Richard and I gave Robert a look. Sometime you couldn't believe

just how dim he was.

"That's a big bone." This with such earnest that it almost disarmed us.

"Yea, well this is a big bone too." says Richard pulling out a monster

joint from an inner pocket of his parka.

"I thought you said you were out, you bastard."

"Special occasion. A bone in honor of Mr. Bones."

"I'm a doctor Jim, not a skeleton" says Robert, his eyes a bit glazed over.

"You're a funny guy Robert" I said and gave the poor jerk a pat on the back.

"Yea, a fucking ... laugh riot ..." says Richard between pulls. He's got the

joint lit up good and passes it to me even though Robert is standing between us. I

take it but hand it immediately to Robert. Richard shrugs and moves back over to the

skeleton. Robert takes too big a nit and starts coughing. Richard laughs. Then he leans

over and blows smoke into the skull. The smoke clings eerily to it.

"Look at that smile. Probably hasn't gotten high in ages." This is funny. I mean,

it's funnier then it might seem now, but I stick the joint in my mouth and suck deep

on it so I won't laugh and give Richard the satisfaction. I hold the smoke down a long

time and hold up the bone and give it a good looking over. Then I remember this story.

"Hey, you know what?" I say blowing out the smoke.

"Huh?" says Robert now recovered from his hit.

"This reminds me. I was on this farm once. Not a real farm, some friends live there.

They had a house all to themselves man. And they had these endless parties. So like one

night I'm there and I step outside, you know, just for a second to clear my head. And it's

real dark out."

"Stop saying 'you know' all the time. If I knew I wouldn't have to listen to you

telling me this lame ass ..."

"Shut the fuck up Richard." I take another hit before passing the joint to him.

"So ... it was really dark, like, you KNOW what dark is, right motherfucker ..." but

luckily Richard to busy sucking on the joint to come back at me. "And It's cold too and

I'm just standing there and the dog comes up. Big ass Irish setter and he's got a stick in

his mouth and I figure, you know, he wants to play stick."

"Yes, I know stick" says Richard. Without stopping I flip him the bird.

"So I reach down and take the stick. But it's like, I don't know, damp, and real

heavy. At first I thought it was just a rotten piece of wood. But I hold it up to the

window, in the light. And then I see it's not a stick at all, man, it's the fucking leg

of a deer!"

I hold the bone up as I say this and wave it at Richard. Robert takes a step back.

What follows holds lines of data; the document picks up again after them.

From an optimization exercise on the open Yosys and OpenROAD flow, aimed at small area, a short achievable clock period and few clock cycles per item; shortcuts taken in it are not production practice. The RTL was checked by simulation tests, not by an equivalence proof against the original design. No activity file was given, so power comes from the tool's default toggle rates.

`design/flow/config.mk`:
```
export PLATFORM = sky130hd
export DESIGN_NAME = symbol_alphabet_rom
export DESIGN_NICKNAME = symbol_alphabet_rom
export VERILOG_FILES = /design/flow/design.v
export SDC_FILE = /design/flow/constraint.sdc
export NUM_CORES = 4
export LEC_CHECK = 0
export ABC_AREA = 1
export CAP_MARGIN = 20
export CORE_MARGIN = 2
export CORE_UTILIZATION = 15
export GPL_ROUTABILITY_DRIVEN = 1
export PLACE_DENSITY = 0.35
export SETUP_SLACK_MARGIN = 0.4
export SLEW_MARGIN = 20
```
`design/flow/constraint.sdc`:
```
create_clock -name core_clock -period 24.0 [get_ports {clk}]
set_input_delay 4.8000 -clock core_clock [delete_from_list [all_inputs] [get_ports {clk}]]
set_output_delay 4.8000 -clock core_clock [all_outputs]
set_load 0.01 [all_outputs]
```
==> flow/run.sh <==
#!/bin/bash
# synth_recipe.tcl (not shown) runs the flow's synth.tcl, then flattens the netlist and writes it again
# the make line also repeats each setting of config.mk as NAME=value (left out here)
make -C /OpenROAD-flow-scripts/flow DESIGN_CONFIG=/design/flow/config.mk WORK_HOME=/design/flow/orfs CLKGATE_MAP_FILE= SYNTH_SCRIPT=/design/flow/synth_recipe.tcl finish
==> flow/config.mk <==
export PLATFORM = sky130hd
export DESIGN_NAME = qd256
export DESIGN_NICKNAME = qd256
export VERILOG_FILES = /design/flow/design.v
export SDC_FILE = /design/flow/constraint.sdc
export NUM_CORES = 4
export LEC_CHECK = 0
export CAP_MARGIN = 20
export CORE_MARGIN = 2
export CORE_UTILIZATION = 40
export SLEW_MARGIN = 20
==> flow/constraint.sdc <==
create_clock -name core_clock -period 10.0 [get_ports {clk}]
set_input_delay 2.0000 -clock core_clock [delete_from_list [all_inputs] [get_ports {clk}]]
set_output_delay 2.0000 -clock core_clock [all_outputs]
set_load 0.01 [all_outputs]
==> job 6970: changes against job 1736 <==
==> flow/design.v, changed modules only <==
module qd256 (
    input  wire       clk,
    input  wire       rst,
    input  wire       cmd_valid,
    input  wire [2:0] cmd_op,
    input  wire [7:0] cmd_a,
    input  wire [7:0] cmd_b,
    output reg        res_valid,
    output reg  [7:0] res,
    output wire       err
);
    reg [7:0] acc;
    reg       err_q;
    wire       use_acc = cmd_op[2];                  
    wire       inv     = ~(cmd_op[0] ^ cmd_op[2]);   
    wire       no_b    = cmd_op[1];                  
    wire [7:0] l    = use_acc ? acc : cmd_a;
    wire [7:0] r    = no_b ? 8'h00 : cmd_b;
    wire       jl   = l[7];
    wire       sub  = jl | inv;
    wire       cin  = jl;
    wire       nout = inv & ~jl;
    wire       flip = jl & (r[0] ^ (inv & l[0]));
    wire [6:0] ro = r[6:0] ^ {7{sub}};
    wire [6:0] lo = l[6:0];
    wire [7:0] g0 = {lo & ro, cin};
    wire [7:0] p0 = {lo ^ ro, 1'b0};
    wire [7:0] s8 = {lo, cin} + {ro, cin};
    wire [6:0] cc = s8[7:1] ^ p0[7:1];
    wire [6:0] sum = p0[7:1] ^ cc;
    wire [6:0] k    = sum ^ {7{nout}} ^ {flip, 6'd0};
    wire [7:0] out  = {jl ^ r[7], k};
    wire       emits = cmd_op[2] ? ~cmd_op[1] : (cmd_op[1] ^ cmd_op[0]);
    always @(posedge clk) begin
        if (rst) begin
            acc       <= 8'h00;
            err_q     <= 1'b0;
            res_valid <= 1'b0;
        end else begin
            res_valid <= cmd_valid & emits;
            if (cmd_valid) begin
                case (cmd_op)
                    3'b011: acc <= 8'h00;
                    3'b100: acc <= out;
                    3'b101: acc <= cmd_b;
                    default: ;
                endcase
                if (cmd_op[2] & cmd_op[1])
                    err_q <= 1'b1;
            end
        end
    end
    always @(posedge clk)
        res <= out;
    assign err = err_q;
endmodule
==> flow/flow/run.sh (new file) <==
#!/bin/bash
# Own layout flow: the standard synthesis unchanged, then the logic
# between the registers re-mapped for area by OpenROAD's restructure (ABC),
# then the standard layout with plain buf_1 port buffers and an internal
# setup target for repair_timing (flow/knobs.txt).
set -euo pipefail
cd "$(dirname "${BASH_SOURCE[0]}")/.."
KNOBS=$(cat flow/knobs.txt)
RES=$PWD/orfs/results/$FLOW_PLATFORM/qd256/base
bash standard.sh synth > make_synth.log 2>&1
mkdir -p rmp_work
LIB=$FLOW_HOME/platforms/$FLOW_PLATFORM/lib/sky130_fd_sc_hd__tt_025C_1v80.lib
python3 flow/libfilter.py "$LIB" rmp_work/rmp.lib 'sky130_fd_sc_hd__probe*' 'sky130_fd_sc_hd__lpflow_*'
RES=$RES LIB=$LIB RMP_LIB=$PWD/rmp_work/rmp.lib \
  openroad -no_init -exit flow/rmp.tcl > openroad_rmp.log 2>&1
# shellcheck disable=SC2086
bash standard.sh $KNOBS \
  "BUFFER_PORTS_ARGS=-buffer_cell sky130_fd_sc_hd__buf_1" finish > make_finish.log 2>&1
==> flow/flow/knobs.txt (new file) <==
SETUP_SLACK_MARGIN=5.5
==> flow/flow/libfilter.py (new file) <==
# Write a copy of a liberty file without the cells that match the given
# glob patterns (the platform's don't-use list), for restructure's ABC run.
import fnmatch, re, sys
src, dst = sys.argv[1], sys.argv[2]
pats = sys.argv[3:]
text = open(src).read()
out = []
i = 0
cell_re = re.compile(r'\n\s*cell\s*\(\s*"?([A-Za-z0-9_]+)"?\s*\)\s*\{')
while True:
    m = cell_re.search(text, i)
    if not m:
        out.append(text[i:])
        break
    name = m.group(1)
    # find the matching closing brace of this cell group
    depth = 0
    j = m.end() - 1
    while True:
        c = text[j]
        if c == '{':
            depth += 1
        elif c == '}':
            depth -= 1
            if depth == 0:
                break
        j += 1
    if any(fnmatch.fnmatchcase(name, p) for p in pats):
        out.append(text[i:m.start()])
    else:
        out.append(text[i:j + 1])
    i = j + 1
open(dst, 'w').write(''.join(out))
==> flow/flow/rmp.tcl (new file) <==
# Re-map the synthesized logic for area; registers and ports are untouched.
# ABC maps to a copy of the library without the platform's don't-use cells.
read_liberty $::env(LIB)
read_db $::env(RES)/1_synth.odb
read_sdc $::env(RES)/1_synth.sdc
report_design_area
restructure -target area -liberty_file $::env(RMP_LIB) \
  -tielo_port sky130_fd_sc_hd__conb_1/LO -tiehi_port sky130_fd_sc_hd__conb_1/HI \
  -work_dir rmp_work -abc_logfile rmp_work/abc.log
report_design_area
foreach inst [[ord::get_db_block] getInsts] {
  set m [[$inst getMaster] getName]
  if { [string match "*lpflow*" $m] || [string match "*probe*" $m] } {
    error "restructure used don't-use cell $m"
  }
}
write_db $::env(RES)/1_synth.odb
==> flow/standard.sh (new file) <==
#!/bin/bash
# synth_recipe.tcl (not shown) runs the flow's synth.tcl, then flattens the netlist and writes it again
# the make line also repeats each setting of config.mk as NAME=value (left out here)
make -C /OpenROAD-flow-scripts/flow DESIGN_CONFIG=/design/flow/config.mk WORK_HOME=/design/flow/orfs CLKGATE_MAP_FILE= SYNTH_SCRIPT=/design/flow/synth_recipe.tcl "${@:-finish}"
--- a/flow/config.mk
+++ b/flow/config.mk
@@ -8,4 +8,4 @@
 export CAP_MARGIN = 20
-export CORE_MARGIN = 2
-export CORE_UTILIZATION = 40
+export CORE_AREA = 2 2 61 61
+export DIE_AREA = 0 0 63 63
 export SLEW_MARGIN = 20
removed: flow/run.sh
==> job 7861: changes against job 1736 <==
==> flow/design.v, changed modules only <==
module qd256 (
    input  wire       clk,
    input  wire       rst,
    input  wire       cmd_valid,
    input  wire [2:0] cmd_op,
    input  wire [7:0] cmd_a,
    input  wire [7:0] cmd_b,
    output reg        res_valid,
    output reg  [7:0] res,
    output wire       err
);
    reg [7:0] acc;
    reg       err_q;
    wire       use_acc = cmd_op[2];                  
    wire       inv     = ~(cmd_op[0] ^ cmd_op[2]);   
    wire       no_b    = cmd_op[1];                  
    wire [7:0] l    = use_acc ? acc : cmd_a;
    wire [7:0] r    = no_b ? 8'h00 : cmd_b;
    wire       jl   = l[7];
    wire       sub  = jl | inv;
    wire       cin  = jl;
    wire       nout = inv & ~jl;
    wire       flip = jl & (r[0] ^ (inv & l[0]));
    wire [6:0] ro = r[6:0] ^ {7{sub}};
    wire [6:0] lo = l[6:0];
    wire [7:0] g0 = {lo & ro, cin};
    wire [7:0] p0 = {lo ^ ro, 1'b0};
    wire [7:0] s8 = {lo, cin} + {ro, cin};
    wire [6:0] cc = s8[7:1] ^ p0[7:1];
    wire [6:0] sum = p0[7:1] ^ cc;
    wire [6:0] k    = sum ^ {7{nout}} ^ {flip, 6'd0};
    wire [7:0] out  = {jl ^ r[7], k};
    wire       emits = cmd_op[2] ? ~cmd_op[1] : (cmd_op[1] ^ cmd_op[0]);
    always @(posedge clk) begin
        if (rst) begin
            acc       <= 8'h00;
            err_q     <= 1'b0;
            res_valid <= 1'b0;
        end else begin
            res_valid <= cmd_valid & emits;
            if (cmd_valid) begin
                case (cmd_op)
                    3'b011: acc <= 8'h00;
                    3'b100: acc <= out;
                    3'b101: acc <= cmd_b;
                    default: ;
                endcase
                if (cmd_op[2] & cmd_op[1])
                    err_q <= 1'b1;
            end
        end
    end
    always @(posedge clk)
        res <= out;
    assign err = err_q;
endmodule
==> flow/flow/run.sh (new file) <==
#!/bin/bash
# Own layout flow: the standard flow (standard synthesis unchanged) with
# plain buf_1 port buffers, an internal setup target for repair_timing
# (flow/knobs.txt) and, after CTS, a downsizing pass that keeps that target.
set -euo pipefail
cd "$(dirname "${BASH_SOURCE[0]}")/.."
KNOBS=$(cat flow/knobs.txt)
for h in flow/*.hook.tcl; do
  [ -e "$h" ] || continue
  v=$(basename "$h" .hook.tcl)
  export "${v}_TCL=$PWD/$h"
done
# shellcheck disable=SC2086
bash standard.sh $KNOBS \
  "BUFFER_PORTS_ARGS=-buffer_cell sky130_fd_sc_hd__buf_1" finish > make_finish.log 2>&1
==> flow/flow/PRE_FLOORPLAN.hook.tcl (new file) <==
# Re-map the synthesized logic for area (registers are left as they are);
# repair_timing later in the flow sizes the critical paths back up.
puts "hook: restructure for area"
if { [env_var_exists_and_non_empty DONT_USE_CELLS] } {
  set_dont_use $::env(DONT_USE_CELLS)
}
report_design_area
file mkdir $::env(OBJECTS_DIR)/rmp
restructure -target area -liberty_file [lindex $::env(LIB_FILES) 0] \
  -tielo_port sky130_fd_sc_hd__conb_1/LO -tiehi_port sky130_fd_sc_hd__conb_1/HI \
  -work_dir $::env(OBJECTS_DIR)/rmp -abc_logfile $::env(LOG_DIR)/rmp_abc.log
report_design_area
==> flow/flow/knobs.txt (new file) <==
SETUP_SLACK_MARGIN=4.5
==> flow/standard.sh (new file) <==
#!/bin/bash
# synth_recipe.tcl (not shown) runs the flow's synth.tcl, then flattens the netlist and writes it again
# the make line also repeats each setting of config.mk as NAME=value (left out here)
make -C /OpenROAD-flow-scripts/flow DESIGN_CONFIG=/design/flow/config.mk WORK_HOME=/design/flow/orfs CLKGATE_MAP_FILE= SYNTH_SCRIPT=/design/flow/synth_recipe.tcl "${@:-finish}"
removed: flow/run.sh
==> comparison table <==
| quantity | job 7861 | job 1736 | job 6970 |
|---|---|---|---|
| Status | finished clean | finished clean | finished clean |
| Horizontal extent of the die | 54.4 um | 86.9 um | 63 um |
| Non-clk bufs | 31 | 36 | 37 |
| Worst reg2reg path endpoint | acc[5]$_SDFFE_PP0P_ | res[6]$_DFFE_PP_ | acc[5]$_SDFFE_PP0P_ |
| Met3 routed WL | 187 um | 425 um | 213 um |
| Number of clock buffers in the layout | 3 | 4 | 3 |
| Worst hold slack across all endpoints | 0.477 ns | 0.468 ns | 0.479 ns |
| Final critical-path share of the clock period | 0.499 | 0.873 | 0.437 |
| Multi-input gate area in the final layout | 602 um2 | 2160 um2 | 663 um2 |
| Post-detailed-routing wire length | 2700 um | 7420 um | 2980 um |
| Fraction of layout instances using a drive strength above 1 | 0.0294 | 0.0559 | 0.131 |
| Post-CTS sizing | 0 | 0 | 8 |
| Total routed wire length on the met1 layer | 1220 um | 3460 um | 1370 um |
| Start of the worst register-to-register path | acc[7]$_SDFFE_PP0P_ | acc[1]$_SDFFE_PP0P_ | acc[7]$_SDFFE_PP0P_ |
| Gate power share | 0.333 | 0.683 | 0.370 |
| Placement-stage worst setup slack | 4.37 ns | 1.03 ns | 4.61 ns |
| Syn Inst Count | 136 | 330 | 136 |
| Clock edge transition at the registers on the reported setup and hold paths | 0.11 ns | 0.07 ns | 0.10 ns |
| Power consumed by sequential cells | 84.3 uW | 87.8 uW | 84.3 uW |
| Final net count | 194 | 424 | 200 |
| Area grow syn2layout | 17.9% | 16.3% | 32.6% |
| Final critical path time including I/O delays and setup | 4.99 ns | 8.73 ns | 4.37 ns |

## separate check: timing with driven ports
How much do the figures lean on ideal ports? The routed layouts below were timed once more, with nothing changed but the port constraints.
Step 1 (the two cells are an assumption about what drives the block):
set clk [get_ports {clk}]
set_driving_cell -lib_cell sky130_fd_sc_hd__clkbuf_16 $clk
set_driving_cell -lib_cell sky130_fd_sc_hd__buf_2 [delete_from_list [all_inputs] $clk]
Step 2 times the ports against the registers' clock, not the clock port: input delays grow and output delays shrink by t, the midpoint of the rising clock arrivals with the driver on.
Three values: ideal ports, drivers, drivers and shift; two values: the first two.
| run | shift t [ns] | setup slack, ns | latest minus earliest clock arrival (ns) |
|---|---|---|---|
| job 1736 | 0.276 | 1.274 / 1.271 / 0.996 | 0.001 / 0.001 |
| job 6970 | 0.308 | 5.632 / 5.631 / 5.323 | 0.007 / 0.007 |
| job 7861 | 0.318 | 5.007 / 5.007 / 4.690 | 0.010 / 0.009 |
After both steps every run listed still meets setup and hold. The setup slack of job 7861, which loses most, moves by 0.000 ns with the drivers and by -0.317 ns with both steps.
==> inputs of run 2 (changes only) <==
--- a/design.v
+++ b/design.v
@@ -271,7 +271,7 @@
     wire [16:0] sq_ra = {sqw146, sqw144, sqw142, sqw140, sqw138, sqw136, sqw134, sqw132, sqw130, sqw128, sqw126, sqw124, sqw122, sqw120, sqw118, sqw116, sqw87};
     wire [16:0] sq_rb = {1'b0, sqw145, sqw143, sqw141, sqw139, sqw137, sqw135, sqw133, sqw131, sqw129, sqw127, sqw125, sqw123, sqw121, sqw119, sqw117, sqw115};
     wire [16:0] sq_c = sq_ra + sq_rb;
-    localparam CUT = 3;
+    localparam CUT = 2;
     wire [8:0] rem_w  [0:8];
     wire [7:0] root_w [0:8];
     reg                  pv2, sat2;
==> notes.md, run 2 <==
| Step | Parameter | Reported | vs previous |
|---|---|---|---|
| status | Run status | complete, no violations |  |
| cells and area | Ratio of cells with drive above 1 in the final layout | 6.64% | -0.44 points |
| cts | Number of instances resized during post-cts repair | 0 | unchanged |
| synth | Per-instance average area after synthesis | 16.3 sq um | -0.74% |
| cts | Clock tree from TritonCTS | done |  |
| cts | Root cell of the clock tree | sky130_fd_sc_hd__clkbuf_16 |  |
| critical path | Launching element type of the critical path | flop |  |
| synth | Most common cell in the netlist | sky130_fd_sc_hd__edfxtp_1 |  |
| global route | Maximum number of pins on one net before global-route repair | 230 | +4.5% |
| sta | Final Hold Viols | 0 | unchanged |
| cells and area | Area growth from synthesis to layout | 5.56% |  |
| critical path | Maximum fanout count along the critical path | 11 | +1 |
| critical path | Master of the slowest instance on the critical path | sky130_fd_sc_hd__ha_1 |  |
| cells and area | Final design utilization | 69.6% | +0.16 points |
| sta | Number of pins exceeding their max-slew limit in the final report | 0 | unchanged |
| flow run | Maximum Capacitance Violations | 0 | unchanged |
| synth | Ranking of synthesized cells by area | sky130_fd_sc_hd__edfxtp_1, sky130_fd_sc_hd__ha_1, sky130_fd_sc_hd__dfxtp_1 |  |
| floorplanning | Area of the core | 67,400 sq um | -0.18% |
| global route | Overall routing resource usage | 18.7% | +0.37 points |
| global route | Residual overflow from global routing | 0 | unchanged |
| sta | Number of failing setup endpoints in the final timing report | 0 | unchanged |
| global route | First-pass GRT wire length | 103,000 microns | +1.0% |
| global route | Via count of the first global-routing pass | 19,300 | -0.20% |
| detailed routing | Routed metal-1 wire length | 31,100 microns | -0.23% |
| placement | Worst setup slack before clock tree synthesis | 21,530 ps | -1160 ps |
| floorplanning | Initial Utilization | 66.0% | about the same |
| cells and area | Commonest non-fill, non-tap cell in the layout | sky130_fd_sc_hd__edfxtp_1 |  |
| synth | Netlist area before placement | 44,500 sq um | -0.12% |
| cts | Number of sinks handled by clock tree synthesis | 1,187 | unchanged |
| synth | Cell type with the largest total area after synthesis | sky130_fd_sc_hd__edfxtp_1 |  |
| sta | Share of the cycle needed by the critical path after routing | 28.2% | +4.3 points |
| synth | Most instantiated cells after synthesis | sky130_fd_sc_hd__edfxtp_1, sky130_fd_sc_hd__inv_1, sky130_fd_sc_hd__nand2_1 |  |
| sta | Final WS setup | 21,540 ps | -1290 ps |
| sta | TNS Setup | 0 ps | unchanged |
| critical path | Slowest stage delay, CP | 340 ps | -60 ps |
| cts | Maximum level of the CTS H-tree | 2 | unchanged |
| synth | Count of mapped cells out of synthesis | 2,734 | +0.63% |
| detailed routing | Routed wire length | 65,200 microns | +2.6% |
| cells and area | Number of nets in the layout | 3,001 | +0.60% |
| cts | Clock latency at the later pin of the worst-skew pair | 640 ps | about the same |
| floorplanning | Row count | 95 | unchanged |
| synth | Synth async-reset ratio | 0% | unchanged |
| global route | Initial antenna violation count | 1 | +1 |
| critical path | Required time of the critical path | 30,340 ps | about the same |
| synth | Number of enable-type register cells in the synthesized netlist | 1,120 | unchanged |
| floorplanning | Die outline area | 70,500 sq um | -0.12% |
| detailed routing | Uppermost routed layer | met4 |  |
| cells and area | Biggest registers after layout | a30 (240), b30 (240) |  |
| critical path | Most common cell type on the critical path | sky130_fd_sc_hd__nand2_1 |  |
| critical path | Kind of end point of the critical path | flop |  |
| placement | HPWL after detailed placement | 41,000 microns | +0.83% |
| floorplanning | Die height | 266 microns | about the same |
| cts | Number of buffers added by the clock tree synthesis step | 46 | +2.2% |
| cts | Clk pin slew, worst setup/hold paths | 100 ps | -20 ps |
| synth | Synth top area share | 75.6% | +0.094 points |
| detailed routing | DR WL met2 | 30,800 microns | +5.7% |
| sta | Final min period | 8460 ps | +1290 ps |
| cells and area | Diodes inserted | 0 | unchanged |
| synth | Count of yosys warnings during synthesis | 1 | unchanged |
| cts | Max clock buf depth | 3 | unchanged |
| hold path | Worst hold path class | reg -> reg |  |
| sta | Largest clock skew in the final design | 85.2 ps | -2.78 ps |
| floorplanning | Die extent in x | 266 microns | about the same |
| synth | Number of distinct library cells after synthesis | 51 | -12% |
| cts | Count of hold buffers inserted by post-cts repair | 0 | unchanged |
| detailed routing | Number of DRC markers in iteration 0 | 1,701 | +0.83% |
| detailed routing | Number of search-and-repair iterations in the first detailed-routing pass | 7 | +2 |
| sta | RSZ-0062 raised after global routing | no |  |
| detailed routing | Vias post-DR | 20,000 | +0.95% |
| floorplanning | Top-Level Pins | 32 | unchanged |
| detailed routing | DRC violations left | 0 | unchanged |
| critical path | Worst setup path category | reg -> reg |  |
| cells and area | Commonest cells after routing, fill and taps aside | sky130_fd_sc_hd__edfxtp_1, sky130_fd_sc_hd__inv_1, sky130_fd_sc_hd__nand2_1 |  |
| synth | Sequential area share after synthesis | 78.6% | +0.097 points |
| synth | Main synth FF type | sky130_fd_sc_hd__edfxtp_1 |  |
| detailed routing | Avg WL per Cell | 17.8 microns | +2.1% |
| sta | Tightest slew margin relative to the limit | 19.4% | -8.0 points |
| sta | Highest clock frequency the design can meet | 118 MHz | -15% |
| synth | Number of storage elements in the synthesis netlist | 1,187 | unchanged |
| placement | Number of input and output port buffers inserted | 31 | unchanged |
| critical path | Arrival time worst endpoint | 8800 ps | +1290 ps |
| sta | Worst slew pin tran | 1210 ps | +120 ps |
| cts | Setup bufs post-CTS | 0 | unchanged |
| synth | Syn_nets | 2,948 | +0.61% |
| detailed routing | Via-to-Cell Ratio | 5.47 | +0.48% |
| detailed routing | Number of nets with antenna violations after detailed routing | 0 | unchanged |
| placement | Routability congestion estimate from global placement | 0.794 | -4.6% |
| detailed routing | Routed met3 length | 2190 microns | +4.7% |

"A god damn fucking deer leg. Like no wonder it feels damp. So I kind of scream,

you know, like AAAAH! and drop it in a big hurry."

"Like a girl you mean." I ignore this remark.

"I mean, it was just so unexpected. I thought I was hold a stick, not a chunk of

some animal. But I just picked it back up. It's just the leg of a deer, no big deal. And

the dog is sitting there waiting, panting, waging it's tail and all. So I look the leg over

real good, thinking 'yup, deer leg' and then I throw it and the dog duns off and gets it

and we play stick ... or leg, we play leg for awhile. It was cool."

"You're making this shit up."

"I've seen deer in the woods" says Robert. Richard and I exchange glances. About

the only thing he and I agree on is how dim Robert is. But Robert senses this.

"No, I mean dead deer. One was all chewed up."

"The local dogs run in packs and they'll kill a deer."

"You don't say. And you're who, Marlin Perkins or something."

Richard smiles at me like he couldn't care less and hands me the joint which by

now is just a big roach. I get one more big hit off it.

"We should get going" says Robert.

And then, as if by some signal we all go over to the skeleton again. We just stand

over it in silence. It seems like it was a long time, just standing there, but it was probably

only a minute or so. Then I put the roach on the forehead of the skull. Real carefully right

were the third eye.

"Now he'll always be stoned. Now and always into eternity." says Richard.

"Fuck you." I said. But not like I'm always saying 'fuck you' to Richard, which is

normally like every other sentence. I said it sort of hard, too hard, like I meant it. But

he didn't say anything. I glanced sideways at him ready to say it again if he gave me any

shit. But he was just looking down at the bones. And then we leave.